*Exercise requirements:*
From the entries below, reproduce exactly the line containing "wire [13:0] d = imag_in[13:0];", the line containing "wire ebone27 = b[12] ^ b[11];", and every line in between, with nothing added.

*Data for processing:*
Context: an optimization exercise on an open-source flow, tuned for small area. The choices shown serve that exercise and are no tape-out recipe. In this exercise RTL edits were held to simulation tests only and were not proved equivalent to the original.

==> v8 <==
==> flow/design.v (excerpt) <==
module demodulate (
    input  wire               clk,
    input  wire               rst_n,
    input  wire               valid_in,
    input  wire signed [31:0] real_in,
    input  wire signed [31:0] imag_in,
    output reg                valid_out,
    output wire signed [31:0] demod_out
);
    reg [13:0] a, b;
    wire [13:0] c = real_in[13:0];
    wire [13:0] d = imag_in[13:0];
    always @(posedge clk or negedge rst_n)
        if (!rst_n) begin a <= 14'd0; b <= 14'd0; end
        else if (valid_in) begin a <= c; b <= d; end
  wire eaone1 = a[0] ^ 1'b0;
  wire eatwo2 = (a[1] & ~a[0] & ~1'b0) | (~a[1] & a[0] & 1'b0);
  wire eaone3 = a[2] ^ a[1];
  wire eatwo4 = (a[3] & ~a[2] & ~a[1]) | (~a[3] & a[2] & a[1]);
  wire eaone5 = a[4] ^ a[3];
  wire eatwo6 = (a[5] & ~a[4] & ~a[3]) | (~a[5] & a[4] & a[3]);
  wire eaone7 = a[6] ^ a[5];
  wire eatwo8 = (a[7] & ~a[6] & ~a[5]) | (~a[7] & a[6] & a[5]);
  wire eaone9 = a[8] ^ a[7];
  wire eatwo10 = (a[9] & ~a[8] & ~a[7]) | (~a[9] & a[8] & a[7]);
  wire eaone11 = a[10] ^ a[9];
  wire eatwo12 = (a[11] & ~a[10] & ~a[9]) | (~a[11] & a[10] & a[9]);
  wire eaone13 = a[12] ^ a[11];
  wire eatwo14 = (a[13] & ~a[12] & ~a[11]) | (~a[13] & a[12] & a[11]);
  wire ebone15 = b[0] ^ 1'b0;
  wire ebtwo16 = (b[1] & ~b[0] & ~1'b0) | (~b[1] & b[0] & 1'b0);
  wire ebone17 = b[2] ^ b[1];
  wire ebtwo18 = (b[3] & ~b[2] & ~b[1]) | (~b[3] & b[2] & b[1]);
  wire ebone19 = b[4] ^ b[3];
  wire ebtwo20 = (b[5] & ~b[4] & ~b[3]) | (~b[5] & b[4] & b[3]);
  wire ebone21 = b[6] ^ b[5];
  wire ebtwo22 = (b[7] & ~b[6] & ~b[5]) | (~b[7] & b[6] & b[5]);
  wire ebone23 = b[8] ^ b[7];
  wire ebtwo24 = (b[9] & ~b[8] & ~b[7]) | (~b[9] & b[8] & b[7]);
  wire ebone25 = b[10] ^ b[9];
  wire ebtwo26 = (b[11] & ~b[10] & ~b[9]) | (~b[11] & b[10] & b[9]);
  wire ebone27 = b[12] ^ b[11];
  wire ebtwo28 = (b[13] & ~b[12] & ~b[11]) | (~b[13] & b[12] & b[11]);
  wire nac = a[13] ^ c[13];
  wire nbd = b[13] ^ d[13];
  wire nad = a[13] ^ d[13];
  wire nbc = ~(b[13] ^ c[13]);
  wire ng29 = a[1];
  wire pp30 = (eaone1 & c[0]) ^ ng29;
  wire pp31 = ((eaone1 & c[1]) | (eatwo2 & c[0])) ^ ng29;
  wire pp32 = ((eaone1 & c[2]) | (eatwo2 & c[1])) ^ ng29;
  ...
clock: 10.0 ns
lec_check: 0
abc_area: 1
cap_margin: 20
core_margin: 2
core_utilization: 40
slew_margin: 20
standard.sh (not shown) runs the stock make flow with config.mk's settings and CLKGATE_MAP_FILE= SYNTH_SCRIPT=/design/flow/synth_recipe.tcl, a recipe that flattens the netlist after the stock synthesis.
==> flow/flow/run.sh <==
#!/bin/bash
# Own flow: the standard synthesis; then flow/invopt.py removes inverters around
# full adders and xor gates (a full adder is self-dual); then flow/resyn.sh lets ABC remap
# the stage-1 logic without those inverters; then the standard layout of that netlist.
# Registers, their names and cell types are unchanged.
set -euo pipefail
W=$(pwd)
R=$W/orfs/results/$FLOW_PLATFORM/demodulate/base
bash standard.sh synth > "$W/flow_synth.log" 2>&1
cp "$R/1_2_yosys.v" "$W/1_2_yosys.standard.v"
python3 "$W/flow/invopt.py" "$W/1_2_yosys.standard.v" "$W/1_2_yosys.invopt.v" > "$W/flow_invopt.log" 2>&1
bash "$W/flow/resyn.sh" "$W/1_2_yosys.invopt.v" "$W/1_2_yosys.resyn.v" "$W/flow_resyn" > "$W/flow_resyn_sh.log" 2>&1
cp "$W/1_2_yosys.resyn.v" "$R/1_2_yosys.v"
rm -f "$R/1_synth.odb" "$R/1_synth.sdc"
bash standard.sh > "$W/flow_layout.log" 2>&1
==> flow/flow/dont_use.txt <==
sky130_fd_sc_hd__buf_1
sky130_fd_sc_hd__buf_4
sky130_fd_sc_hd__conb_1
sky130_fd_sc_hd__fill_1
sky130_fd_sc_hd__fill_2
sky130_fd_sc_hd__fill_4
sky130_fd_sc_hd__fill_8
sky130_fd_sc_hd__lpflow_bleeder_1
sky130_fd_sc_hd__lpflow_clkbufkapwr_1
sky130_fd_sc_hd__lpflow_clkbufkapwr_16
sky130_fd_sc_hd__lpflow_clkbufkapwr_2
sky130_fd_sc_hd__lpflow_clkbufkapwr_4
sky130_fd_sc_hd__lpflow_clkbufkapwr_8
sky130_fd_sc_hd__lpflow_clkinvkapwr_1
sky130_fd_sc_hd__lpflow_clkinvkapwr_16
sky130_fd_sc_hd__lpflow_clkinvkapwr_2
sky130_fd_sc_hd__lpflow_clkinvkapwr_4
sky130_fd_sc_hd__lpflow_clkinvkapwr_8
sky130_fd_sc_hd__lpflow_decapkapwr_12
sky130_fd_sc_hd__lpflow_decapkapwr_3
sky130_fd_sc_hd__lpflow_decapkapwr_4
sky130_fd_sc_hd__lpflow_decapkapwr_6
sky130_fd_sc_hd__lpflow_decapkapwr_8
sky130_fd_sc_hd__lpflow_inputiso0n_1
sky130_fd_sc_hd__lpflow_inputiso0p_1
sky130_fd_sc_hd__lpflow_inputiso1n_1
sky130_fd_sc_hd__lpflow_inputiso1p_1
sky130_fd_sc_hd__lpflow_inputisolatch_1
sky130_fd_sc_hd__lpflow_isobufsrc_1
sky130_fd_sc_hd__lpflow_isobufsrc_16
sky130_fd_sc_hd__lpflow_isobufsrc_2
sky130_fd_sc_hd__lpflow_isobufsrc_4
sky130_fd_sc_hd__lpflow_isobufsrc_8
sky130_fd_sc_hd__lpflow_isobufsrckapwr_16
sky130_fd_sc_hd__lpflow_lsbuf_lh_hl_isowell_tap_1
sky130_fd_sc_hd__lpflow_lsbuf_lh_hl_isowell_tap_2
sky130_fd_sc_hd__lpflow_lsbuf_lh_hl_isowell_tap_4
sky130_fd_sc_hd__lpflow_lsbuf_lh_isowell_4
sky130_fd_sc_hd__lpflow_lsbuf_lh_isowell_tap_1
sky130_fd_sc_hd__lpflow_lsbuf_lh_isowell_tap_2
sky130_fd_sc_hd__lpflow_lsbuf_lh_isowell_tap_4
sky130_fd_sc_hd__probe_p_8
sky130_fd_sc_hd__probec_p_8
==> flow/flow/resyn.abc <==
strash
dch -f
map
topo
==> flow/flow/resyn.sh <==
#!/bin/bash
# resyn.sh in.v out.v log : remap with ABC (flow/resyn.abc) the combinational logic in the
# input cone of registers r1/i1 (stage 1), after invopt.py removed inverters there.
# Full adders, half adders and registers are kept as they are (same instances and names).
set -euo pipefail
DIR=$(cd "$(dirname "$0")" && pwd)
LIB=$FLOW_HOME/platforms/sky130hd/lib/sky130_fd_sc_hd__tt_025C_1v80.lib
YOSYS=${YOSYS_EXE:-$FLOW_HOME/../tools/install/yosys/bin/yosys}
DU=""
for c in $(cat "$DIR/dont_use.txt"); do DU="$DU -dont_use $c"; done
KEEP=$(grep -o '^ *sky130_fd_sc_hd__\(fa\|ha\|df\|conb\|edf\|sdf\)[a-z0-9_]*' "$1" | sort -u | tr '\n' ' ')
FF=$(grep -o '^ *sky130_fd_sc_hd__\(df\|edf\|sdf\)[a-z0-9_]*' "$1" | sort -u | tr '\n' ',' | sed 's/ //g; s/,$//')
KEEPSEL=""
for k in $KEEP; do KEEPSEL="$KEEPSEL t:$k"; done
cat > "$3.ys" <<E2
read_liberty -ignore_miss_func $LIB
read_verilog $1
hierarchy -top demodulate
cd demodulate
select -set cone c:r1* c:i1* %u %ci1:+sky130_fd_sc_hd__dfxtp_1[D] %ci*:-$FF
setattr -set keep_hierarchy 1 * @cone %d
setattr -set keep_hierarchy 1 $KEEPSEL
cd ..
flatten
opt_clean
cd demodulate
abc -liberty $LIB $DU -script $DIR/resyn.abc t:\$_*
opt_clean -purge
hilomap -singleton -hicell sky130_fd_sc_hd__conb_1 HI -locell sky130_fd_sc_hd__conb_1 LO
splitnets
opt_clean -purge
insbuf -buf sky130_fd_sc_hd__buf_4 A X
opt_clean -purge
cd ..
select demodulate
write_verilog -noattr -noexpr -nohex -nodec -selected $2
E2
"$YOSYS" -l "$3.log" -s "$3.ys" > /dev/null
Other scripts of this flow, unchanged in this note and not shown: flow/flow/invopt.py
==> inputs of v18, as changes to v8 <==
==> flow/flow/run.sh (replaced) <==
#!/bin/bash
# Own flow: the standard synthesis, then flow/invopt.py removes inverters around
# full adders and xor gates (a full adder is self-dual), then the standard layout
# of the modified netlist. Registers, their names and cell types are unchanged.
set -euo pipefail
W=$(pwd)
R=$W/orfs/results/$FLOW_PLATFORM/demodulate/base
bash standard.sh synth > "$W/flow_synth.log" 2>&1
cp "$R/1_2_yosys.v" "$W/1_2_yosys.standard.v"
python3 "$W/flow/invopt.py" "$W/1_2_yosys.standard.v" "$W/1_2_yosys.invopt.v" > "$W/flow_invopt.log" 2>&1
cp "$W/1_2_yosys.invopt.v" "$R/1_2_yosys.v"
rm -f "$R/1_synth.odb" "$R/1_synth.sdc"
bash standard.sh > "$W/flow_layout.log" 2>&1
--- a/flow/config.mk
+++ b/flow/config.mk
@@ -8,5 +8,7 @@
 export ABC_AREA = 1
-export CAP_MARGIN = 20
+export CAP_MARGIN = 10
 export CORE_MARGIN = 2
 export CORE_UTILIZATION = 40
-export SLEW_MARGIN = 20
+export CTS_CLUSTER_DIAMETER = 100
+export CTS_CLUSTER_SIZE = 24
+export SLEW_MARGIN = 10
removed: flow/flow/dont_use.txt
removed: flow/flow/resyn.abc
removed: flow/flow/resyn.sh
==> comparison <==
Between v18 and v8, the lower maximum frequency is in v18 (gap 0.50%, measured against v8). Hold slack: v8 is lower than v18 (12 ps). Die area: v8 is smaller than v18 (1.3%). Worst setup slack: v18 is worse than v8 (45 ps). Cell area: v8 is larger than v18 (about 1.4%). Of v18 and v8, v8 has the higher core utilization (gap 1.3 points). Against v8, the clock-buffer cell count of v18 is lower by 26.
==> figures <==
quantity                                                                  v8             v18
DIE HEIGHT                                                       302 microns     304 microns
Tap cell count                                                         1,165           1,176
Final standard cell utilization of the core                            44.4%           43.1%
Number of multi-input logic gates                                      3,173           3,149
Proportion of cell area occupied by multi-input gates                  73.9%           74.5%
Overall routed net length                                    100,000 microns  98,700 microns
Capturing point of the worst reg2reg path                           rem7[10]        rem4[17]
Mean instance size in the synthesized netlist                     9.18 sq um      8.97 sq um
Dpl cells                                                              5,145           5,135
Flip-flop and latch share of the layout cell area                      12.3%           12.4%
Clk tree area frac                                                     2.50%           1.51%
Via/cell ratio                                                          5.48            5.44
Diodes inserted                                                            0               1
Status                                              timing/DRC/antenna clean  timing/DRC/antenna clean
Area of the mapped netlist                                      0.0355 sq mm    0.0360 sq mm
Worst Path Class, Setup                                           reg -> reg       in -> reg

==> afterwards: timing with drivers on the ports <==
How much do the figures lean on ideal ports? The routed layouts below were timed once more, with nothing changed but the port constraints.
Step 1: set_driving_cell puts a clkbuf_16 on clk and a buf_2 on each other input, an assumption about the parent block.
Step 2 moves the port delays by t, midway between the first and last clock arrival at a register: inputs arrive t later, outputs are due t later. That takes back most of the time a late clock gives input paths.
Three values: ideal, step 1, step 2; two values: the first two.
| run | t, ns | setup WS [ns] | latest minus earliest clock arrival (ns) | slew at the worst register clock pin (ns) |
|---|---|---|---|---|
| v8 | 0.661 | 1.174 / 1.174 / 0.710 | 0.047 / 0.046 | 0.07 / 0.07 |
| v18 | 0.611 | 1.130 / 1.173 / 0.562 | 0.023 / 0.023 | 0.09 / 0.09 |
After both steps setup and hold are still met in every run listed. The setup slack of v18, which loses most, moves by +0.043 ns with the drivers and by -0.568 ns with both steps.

*Task response:*
    wire [13:0] d = imag_in[13:0];
    always @(posedge clk or negedge rst_n)
        if (!rst_n) begin a <= 14'd0; b <= 14'd0; end
        else if (valid_in) begin a <= c; b <= d; end
  wire eaone1 = a[0] ^ 1'b0;
  wire eatwo2 = (a[1] & ~a[0] & ~1'b0) | (~a[1] & a[0] & 1'b0);
  wire eaone3 = a[2] ^ a[1];
  wire eatwo4 = (a[3] & ~a[2] & ~a[1]) | (~a[3] & a[2] & a[1]);
  wire eaone5 = a[4] ^ a[3];
  wire eatwo6 = (a[5] & ~a[4] & ~a[3]) | (~a[5] & a[4] & a[3]);
  wire eaone7 = a[6] ^ a[5];
  wire eatwo8 = (a[7] & ~a[6] & ~a[5]) | (~a[7] & a[6] & a[5]);
  wire eaone9 = a[8] ^ a[7];
  wire eatwo10 = (a[9] & ~a[8] & ~a[7]) | (~a[9] & a[8] & a[7]);
  wire eaone11 = a[10] ^ a[9];
  wire eatwo12 = (a[11] & ~a[10] & ~a[9]) | (~a[11] & a[10] & a[9]);
  wire eaone13 = a[12] ^ a[11];
  wire eatwo14 = (a[13] & ~a[12] & ~a[11]) | (~a[13] & a[12] & a[11]);
  wire ebone15 = b[0] ^ 1'b0;
  wire ebtwo16 = (b[1] & ~b[0] & ~1'b0) | (~b[1] & b[0] & 1'b0);
  wire ebone17 = b[2] ^ b[1];
  wire ebtwo18 = (b[3] & ~b[2] & ~b[1]) | (~b[3] & b[2] & b[1]);
  wire ebone19 = b[4] ^ b[3];
  wire ebtwo20 = (b[5] & ~b[4] & ~b[3]) | (~b[5] & b[4] & b[3]);
  wire ebone21 = b[6] ^ b[5];
  wire ebtwo22 = (b[7] & ~b[6] & ~b[5]) | (~b[7] & b[6] & b[5]);
  wire ebone23 = b[8] ^ b[7];
  wire ebtwo24 = (b[9] & ~b[8] & ~b[7]) | (~b[9] & b[8] & b[7]);
  wire ebone25 = b[10] ^ b[9];
  wire ebtwo26 = (b[11] & ~b[10] & ~b[9]) | (~b[11] & b[10] & b[9]);
  wire ebone27 = b[12] ^ b[11];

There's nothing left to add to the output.